This section is from the book "Cyclopedia Of Architecture, Carpentry, And Building", by James C. et al. Also available from Amazon: Cyclopedia Of Architecture, Carpentry And Building.
This is the result of the evaporation or drying out of the water which is held in the cell walls of the wood in its natural state, and the shrinkage which naturally follows. If wood were perfectly regular in structure, so that the shrinkage could be the same in every part, there would be no warping, but wood is made up of a large number of fibers, the walls of which are of different thicknesses in different parts of the tree or log, so that in drying one part shrinks much more than another. Since the wood fibers are in close contact with each other and interlaced, thus making the piece of wood rigid, one part can not shrink or swell without changing the shape of the whole piece, because the piece as a whole must adjust itself to the new conditions; consequently the timber warps.

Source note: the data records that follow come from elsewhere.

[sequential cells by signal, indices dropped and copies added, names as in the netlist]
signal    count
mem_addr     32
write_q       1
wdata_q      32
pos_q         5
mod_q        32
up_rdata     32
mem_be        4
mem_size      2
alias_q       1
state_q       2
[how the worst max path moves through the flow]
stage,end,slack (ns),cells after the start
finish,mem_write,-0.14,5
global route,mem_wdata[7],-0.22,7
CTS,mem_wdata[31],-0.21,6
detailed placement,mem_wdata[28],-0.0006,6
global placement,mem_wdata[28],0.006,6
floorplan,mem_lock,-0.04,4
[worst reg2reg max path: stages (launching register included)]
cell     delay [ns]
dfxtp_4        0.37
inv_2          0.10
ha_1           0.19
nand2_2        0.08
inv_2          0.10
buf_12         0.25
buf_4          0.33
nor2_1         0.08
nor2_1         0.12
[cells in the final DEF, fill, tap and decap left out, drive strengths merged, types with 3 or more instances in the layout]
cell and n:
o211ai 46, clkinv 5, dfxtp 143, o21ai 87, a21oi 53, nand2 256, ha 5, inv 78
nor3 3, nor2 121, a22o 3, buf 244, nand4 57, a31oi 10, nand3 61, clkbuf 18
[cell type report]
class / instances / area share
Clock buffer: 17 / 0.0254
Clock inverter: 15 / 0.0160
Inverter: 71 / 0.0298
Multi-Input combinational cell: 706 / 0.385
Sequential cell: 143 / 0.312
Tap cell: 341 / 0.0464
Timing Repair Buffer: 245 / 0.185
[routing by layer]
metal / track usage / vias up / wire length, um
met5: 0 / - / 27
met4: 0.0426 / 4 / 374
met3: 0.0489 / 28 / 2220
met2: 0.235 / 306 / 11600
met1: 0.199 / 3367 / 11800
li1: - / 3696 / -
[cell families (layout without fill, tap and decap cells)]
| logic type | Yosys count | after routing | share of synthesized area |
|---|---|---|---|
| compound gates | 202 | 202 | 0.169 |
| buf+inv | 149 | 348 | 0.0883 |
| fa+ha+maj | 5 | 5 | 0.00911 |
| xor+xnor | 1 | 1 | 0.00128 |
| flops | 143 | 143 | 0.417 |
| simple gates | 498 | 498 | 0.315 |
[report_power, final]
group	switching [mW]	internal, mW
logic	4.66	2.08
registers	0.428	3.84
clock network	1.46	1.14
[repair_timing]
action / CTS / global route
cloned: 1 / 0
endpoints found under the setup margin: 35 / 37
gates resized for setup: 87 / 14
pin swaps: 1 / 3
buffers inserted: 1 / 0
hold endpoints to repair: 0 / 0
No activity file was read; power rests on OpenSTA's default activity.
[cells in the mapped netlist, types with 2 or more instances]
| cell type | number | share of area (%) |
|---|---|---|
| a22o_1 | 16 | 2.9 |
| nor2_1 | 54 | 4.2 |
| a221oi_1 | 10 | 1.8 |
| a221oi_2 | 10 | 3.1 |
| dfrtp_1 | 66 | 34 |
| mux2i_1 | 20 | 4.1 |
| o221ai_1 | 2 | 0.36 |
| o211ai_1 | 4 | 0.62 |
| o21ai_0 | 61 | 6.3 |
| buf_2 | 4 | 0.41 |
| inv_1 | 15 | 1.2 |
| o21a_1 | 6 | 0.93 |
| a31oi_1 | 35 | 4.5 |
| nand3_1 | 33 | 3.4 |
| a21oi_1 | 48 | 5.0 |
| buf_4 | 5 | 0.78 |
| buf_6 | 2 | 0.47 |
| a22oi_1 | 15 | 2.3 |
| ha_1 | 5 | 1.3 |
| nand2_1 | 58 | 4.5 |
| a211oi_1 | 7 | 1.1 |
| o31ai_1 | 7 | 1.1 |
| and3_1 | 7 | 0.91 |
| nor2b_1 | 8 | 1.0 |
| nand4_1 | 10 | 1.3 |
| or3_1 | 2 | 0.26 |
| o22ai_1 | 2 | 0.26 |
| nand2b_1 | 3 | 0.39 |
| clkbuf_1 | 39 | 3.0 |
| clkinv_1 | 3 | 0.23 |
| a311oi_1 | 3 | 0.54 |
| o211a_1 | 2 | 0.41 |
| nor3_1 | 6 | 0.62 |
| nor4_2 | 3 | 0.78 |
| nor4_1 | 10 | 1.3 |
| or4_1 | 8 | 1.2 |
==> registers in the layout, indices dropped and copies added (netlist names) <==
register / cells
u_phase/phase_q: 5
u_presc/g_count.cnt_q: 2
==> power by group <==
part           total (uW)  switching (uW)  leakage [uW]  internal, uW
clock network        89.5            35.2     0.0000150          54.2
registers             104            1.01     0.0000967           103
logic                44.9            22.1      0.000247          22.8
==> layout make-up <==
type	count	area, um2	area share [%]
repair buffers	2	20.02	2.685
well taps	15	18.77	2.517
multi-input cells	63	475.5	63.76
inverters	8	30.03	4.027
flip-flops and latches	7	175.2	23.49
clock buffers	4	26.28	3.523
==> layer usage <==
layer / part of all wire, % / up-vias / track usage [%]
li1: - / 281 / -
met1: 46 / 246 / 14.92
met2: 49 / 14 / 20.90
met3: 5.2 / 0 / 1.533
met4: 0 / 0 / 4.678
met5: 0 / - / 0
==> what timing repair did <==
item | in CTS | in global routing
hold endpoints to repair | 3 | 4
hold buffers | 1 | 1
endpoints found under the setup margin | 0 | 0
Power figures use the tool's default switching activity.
<file path="src/rtl/spim_pkg.sv">
package spim_pkg;
  typedef enum logic [1:0] {
    ST_IDLE = 2'd0,
    ST_RUN  = 2'd1,
    ST_GAP  = 2'd2
  } eng_st_e;

  localparam logic [1:0] CSM_AUTO = 2'd0;
  localparam logic [1:0] CSM_HOLD = 2'd2;
  localparam logic [1:0] CSM_OFF  = 2'd3;

  localparam logic [7:0] A_DIV   = 8'h00;
  localparam logic [7:0] A_MODE  = 8'h04;
  localparam logic [7:0] A_CSID  = 8'h10;
  localparam logic [7:0] A_CSDEF = 8'h14;
  localparam logic [7:0] A_CSM   = 8'h18;
  localparam logic [7:0] A_FMT   = 8'h40;
  localparam logic [7:0] A_TXD   = 8'h48;
  localparam logic [7:0] A_RXD   = 8'h4C;
  localparam logic [7:0] A_TXC   = 8'h50;
  localparam logic [7:0] A_RXC   = 8'h54;
  localparam logic [7:0] A_IE    = 8'h70;
  localparam logic [7:0] A_IP    = 8'h74;
endpackage

</file>
<file path="src/rtl/spim_fifo.sv">
module spim_fifo #(
  parameter int W     = 8,
  parameter int DEPTH = 8,
  localparam int AW   = (DEPTH > 1) ? $clog2(DEPTH) : 1,
  localparam int CW   = $clog2(DEPTH + 1)
) (
  input  logic          clk,
  input  logic          rst_n,
  input  logic          push,
  input  logic [W-1:0]  wdata,
  input  logic          pop,
  output logic [W-1:0]  rdata,
  output logic [CW-1:0] count,
  output logic          full,
  output logic          empty
);
  logic [W-1:0]  mem [DEPTH];
  logic [AW-1:0] wp_q, rp_q, wp_d, rp_d;
  logic [CW-1:0] cnt_d;
  logic          do_push, do_pop;

  assign full    = (count == CW'(DEPTH));
  assign empty   = (count == '0);
  assign do_push = push & ~full;
  assign do_pop  = pop & ~empty;
  assign rdata   = mem[rp_q];

  always_comb begin
    wp_d  = wp_q;
    rp_d  = rp_q;
    cnt_d = count;
    if (do_push) wp_d = (wp_q == AW'(DEPTH - 1)) ? '0 : wp_q + AW'(1);
    if (do_pop)  rp_d = (rp_q == AW'(DEPTH - 1)) ? '0 : rp_q + AW'(1);
    if (do_push && !do_pop) cnt_d = count + CW'(1);
    else if (do_pop && !do_push) cnt_d = count - CW'(1);
  end

  always_ff @(posedge clk or negedge rst_n) begin
    if (!rst_n) begin
      wp_q  <= '0;
      rp_q  <= '0;
      count <= '0;
    end else begin
      wp_q  <= wp_d;
      rp_q  <= rp_d;
      count <= cnt_d;
    end
  end

  always_ff @(posedge clk) begin
    if (do_push) mem[wp_q] <= wdata;
  end
endmodule

</file>
<file path="src/rtl/spim_shift.sv">
module spim_shift
  import spim_pkg::*;
#(
  parameter int DIVW = 12,
  parameter int BW   = 8,
  localparam int NBW = $clog2(BW + 1),
  localparam int HW  = NBW + 1
) (
  input  logic            clk,
  input  logic            rst_n,
  input  logic            start,
  input  logic [BW-1:0]   tx_byte,
  input  logic [DIVW-1:0] div,
  input  logic            cpha,
  input  logic            lsb_first,
  input  logic [3:0]      len,
  input  logic            auto_gap,
  input  logic            miso,
  output logic            busy,
  output logic            in_frame,
  output logic            done,
  output logic [BW-1:0]   rx_byte,
  output logic            sck_ph,
  output logic            mosi
);
  eng_st_e         st_q, st_d;
  logic [DIVW-1:0] cnt_q, cnt_d;
  logic [HW-1:0]   half_q, half_d, last_half;
  logic [BW-1:0]   txsr_q, txsr_d, rxsr_q, rxsr_d, rx_shift, rxo_d;
  logic [NBW-1:0]  nb_q, nb_d, nb_sel;
  logic            lsb_q, lsb_d, cpha_q, cpha_d, ph_d, done_d, tick;

  assign nb_sel    = (len == 4'd0 || 32'(len) > BW) ? NBW'(BW) : NBW'(len);
  assign last_half = HW'({nb_q, 1'b0}) - HW'(1);
  assign tick      = (cnt_q == div);
  assign busy      = (st_q != ST_IDLE);
  assign in_frame  = (st_q == ST_RUN);
  assign mosi      = lsb_q ? txsr_q[0] : txsr_q[nb_q - NBW'(1)];
  assign rx_shift  = lsb_q ? ((rxsr_q >> 1) | (BW'(miso) << (nb_q - NBW'(1))))
                           : {rxsr_q[BW-2:0], miso};

  always_comb begin
    st_d = st_q; cnt_d = cnt_q; half_d = half_q; txsr_d = txsr_q; rxsr_d = rxsr_q;
    nb_d = nb_q; lsb_d = lsb_q; cpha_d = cpha_q; ph_d = sck_ph; done_d = 1'b0;
    rxo_d = rx_byte;
    case (st_q)
      ST_IDLE: begin
        cnt_d = '0; half_d = '0; ph_d = 1'b0;
        if (start) begin
          st_d = ST_RUN; txsr_d = tx_byte; rxsr_d = '0;
          nb_d = nb_sel; lsb_d = lsb_first; cpha_d = cpha;
        end
      end
      ST_RUN: begin
        if (tick) begin
          cnt_d = '0;
          ph_d  = ~sck_ph;
          if (half_q[0] == cpha_q) rxsr_d = rx_shift;
          if (half_q[0] != cpha_q && !(cpha_q && half_q == '0))
            txsr_d = lsb_q ? (txsr_q >> 1) : (txsr_q << 1);
          if (half_q == last_half) begin
            done_d = 1'b1;
            rxo_d  = rxsr_d;
            half_d = '0;
            st_d   = auto_gap ? ST_GAP : ST_IDLE;
          end else begin
            half_d = half_q + HW'(1);
          end
        end else begin
          cnt_d = cnt_q + DIVW'(1);
        end
      end
      default: begin
        if (tick) begin
          cnt_d = '0;
          if (half_q[0]) begin st_d = ST_IDLE; half_d = '0; end
          else half_d = HW'(1);
        end else begin
          cnt_d = cnt_q + DIVW'(1);
        end
      end
    endcase
  end

  always_ff @(posedge clk or negedge rst_n) begin
    if (!rst_n) begin
      st_q <= ST_IDLE; cnt_q <= '0; half_q <= '0; txsr_q <= '0; rxsr_q <= '0;
      nb_q <= NBW'(BW); lsb_q <= 1'b0; cpha_q <= 1'b0; sck_ph <= 1'b0;
      done <= 1'b0; rx_byte <= '0;
    end else begin
      st_q <= st_d; cnt_q <= cnt_d; half_q <= half_d; txsr_q <= txsr_d; rxsr_q <= rxsr_d;
      nb_q <= nb_d; lsb_q <= lsb_d; cpha_q <= cpha_d; sck_ph <= ph_d;
      done <= done_d; rx_byte <= rxo_d;
    end
  end
endmodule

</file>
<file path="src/rtl/spim_top.sv">
module spim_top
  import spim_pkg::*;
#(
  parameter int NCS   = 2,
  parameter int DIVW  = 12,
  parameter int DEPTH = 8,
  parameter int WMW   = 16,
  localparam int IDW  = (NCS > 1) ? $clog2(NCS) : 1,
  localparam int CW   = $clog2(DEPTH + 1)
) (
  input  logic           clk,
  input  logic           rst_n,
  input  logic           reg_en,
  input  logic           reg_we,
  input  logic [7:0]     reg_addr,
  input  logic [31:0]    reg_wdata,
  output logic [31:0]    reg_rdata,
  output logic           irq,
  output logic           sck,
  output logic           mosi,
  input  logic           miso,
  output logic [NCS-1:0] cs_n
);
  logic [DIVW-1:0] div_q;
  logic            cpol_q, cpha_q, lsb_q, dir_q, hold_q;
  logic [IDW-1:0]  csid_q;
  logic [NCS-1:0]  csdef_q;
  logic [1:0]      csmode_q, proto_q, ie_q, ip;
  logic [3:0]      len_q;
  logic [WMW-1:0]  txwm_q, rxwm_q;
  logic            wr, tx_push, rx_rd, tx_full, tx_empty, rx_full, rx_empty;
  logic            eng_busy, eng_frame, eng_done, eng_start, sck_ph, cs_act;
  logic [7:0]      tx_dout, rx_dout, eng_rx;
  logic [CW-1:0]   tx_cnt, rx_cnt;
  logic            unused_ok;

  assign unused_ok = &{1'b0, reg_wdata[31:20], rx_full};
  assign wr        = reg_en & reg_we;
  assign tx_push   = wr & (reg_addr == A_TXD);
  assign rx_rd     = reg_en & ~reg_we & (reg_addr == A_RXD);
  assign eng_start = ~eng_busy & ~tx_empty;

  spim_fifo #(.W(8), .DEPTH(DEPTH)) u_txq (
    .clk(clk), .rst_n(rst_n), .push(tx_push), .wdata(reg_wdata[7:0]), .pop(eng_start),
    .rdata(tx_dout), .count(tx_cnt), .full(tx_full), .empty(tx_empty));

  spim_fifo #(.W(8), .DEPTH(DEPTH)) u_rxq (
    .clk(clk), .rst_n(rst_n), .push(eng_done & ~dir_q), .wdata(eng_rx), .pop(rx_rd),
    .rdata(rx_dout), .count(rx_cnt), .full(rx_full), .empty(rx_empty));

  spim_shift #(.DIVW(DIVW), .BW(8)) u_eng (
    .clk(clk), .rst_n(rst_n), .start(eng_start), .tx_byte(tx_dout), .div(div_q),
    .cpha(cpha_q), .lsb_first(lsb_q), .len(len_q), .auto_gap(csmode_q != CSM_HOLD),
    .miso(miso), .busy(eng_busy), .in_frame(eng_frame), .done(eng_done),
    .rx_byte(eng_rx), .sck_ph(sck_ph), .mosi(mosi));

  assign sck    = sck_ph ^ cpol_q;
  assign cs_act = (csmode_q != CSM_OFF) &
                  (eng_frame | ((csmode_q == CSM_HOLD) & hold_q));

  for (genvar i = 0; i < NCS; i++) begin : g_cs
    assign cs_n[i] = (cs_act && csid_q == IDW'(i)) ? ~csdef_q[i] : csdef_q[i];
  end

  assign ip  = {(WMW'(rx_cnt) > rxwm_q), (WMW'(tx_cnt) < txwm_q)};
  assign irq = |(ip & ie_q);

  always_comb begin
    reg_rdata = '0;
    case (reg_addr)
      A_DIV:   reg_rdata = 32'(div_q);
      A_MODE:  reg_rdata = {30'b0, cpha_q, cpol_q};
      A_CSID:  reg_rdata = 32'(csid_q);
      A_CSDEF: reg_rdata = 32'(csdef_q);
      A_CSM:   reg_rdata = {30'b0, csmode_q};
      A_FMT:   reg_rdata = {12'b0, len_q, 12'b0, dir_q, lsb_q, proto_q};
      A_TXD:   reg_rdata = {tx_full, 31'b0};
      A_RXD:   reg_rdata = rx_empty ? 32'h8000_0000 : {24'b0, rx_dout};
      A_TXC:   reg_rdata = 32'(txwm_q);
      A_RXC:   reg_rdata = 32'(rxwm_q);
      A_IE:    reg_rdata = {30'b0, ie_q};
      A_IP:    reg_rdata = {30'b0, ip};
      default: reg_rdata = '0;
    endcase
  end

  always_ff @(posedge clk or negedge rst_n) begin
    if (!rst_n) begin
      div_q <= DIVW'(3); cpol_q <= 1'b0; cpha_q <= 1'b0; csid_q <= '0;
      csdef_q <= '1; csmode_q <= CSM_AUTO; proto_q <= '0; lsb_q <= 1'b0;
      dir_q <= 1'b1; len_q <= 4'd8; txwm_q <= '0; rxwm_q <= '0; ie_q <= '0;
      hold_q <= 1'b0;
    end else begin
      if (wr) begin
        case (reg_addr)
          A_DIV:   div_q <= reg_wdata[DIVW-1:0];
          A_MODE:  {cpha_q, cpol_q} <= reg_wdata[1:0];
          A_CSID:  csid_q <= reg_wdata[IDW-1:0];
          A_CSDEF: csdef_q <= reg_wdata[NCS-1:0];
          A_CSM:   csmode_q <= reg_wdata[1:0];
          A_FMT:   {len_q, dir_q, lsb_q, proto_q} <= {reg_wdata[19:16], reg_wdata[3:0]};
          A_TXC:   txwm_q <= reg_wdata[WMW-1:0];
          A_RXC:   rxwm_q <= reg_wdata[WMW-1:0];
          A_IE:    ie_q <= reg_wdata[1:0];
          default: ;
        endcase
      end
      if (csmode_q != CSM_HOLD) hold_q <= 1'b0;
      else if (eng_start)       hold_q <= 1'b1;
    end
  end
endmodule

</file>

Fig. 6. Section Showing Formation of a Knot.
In Fig. 7, if the fibers in the lower portion of the piece near the face CDG happen to have, on the average, thicker walls than those in the upper portion, near the face ABFE, the lower part will shrink more than the upper part. The distance CD, originally equal to the distance AB, becomes smaller and the shape of the whole piece changes as shown in Fig. 8.
The only way in which warping can be prevented is to have the timber thoroughly dried out before it is used, as after it is once thoroughly seasoned it will not warp unless it is allowed to absorb more moisture. All wood which is to be used for fine work, where any warping after it is in place will spoil the appearance of the entire job, must be so seasoned, either in the open air or in a specially prepared kiln.
The wood of the conifers which is very regular in its structure shrinks more evenly and warps less than does the wood of the broad-leaved trees with its more complex and irregular structure. Sap-wood, also, as a rule shrinks more than does heartwood.